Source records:
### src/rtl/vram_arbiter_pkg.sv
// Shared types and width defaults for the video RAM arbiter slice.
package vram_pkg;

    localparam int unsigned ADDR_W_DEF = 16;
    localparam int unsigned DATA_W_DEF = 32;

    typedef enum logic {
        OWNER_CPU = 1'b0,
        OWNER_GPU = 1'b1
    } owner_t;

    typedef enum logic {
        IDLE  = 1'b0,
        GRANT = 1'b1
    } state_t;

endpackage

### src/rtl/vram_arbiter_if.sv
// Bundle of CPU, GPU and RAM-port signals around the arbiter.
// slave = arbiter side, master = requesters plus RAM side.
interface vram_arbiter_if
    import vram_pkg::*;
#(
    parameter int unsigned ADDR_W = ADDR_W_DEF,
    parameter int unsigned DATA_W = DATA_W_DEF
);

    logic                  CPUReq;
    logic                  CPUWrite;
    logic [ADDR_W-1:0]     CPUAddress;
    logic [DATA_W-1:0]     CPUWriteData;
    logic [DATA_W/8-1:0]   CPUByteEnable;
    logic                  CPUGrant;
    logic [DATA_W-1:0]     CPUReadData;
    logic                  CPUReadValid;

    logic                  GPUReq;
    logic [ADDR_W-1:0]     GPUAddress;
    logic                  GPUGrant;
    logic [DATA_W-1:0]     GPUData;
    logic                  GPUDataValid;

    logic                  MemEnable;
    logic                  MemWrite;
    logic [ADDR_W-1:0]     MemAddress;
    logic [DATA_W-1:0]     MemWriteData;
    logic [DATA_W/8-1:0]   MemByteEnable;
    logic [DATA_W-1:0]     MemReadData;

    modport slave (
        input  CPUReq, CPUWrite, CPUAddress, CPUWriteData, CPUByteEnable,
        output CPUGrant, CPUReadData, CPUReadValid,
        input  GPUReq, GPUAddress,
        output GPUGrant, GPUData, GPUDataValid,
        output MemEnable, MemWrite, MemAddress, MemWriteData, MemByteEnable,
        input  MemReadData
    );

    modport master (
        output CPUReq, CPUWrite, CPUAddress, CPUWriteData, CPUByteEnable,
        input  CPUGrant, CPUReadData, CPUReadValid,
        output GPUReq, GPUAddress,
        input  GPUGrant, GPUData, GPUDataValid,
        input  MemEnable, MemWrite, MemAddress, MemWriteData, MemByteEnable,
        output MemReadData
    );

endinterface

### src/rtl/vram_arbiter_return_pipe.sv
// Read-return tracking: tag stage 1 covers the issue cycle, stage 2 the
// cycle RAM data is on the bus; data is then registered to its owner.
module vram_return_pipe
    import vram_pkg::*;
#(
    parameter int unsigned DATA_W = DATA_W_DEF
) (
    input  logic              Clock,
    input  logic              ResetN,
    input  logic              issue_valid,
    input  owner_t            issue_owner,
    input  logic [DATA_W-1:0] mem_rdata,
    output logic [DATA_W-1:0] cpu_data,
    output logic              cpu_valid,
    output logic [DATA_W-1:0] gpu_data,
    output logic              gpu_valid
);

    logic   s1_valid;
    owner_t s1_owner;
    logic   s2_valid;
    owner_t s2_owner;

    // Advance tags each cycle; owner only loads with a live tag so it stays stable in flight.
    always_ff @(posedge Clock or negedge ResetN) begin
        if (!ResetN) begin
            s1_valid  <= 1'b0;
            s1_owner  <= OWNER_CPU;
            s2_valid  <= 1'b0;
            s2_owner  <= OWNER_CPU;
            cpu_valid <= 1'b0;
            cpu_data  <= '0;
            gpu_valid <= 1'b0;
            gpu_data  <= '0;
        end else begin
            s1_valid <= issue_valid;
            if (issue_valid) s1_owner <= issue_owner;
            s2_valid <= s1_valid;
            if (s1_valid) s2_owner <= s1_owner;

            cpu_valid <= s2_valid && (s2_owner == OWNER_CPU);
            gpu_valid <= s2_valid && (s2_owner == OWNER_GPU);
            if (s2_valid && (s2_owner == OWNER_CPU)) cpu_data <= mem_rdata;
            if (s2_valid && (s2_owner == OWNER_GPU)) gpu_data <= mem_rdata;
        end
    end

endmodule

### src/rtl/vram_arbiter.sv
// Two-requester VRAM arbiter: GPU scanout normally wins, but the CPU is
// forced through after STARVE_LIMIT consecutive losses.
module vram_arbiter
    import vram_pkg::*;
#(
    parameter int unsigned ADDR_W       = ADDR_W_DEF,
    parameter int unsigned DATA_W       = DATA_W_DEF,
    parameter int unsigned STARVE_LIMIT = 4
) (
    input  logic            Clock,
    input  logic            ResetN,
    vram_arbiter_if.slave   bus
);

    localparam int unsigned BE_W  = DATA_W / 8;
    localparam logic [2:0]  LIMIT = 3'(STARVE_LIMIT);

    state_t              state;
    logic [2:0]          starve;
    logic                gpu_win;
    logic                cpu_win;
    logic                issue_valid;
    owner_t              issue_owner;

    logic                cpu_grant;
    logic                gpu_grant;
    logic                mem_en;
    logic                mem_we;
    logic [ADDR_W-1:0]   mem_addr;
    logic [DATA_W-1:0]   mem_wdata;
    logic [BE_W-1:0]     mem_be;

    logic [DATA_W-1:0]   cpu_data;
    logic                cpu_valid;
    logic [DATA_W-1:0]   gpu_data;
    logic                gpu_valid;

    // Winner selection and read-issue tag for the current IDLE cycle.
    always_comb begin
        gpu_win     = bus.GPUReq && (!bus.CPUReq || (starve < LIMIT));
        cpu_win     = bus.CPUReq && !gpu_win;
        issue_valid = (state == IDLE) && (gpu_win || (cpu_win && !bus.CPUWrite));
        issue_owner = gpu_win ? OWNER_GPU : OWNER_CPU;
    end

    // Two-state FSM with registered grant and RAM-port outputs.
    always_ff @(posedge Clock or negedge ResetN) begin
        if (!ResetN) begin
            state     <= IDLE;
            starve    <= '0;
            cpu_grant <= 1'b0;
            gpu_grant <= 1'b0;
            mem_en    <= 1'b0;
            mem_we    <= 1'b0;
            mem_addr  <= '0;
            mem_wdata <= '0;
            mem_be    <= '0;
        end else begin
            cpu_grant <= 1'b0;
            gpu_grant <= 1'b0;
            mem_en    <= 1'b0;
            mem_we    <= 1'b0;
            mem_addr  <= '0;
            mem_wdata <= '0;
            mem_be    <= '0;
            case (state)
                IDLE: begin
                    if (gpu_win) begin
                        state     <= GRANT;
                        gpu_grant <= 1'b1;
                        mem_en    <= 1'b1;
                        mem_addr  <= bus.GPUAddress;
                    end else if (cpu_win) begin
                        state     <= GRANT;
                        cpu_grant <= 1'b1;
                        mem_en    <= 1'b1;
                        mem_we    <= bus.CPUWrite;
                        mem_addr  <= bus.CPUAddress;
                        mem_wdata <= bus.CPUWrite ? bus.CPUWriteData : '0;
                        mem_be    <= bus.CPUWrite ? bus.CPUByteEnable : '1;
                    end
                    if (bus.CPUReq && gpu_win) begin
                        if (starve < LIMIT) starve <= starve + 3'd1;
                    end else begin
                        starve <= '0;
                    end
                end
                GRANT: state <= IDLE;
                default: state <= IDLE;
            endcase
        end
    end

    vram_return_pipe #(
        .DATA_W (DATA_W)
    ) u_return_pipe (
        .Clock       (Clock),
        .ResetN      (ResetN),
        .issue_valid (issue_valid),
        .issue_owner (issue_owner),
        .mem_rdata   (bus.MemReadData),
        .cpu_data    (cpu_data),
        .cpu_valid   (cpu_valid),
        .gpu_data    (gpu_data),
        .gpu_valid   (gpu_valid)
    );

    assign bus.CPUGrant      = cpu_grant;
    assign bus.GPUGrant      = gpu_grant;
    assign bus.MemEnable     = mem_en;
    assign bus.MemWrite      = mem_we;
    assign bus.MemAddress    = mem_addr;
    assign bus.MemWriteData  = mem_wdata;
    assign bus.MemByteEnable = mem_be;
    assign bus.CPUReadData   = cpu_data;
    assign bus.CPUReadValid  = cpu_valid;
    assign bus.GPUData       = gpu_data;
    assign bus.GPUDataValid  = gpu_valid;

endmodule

• **Exercise goal**: From the records above, pick out and copy each line holding the word "MemWriteData".

• **Task output**:
    logic [DATA_W-1:0]     MemWriteData;
        output MemEnable, MemWrite, MemAddress, MemWriteData, MemByteEnable,
        input  MemEnable, MemWrite, MemAddress, MemWriteData, MemByteEnable,
    assign bus.MemWriteData  = mem_wdata;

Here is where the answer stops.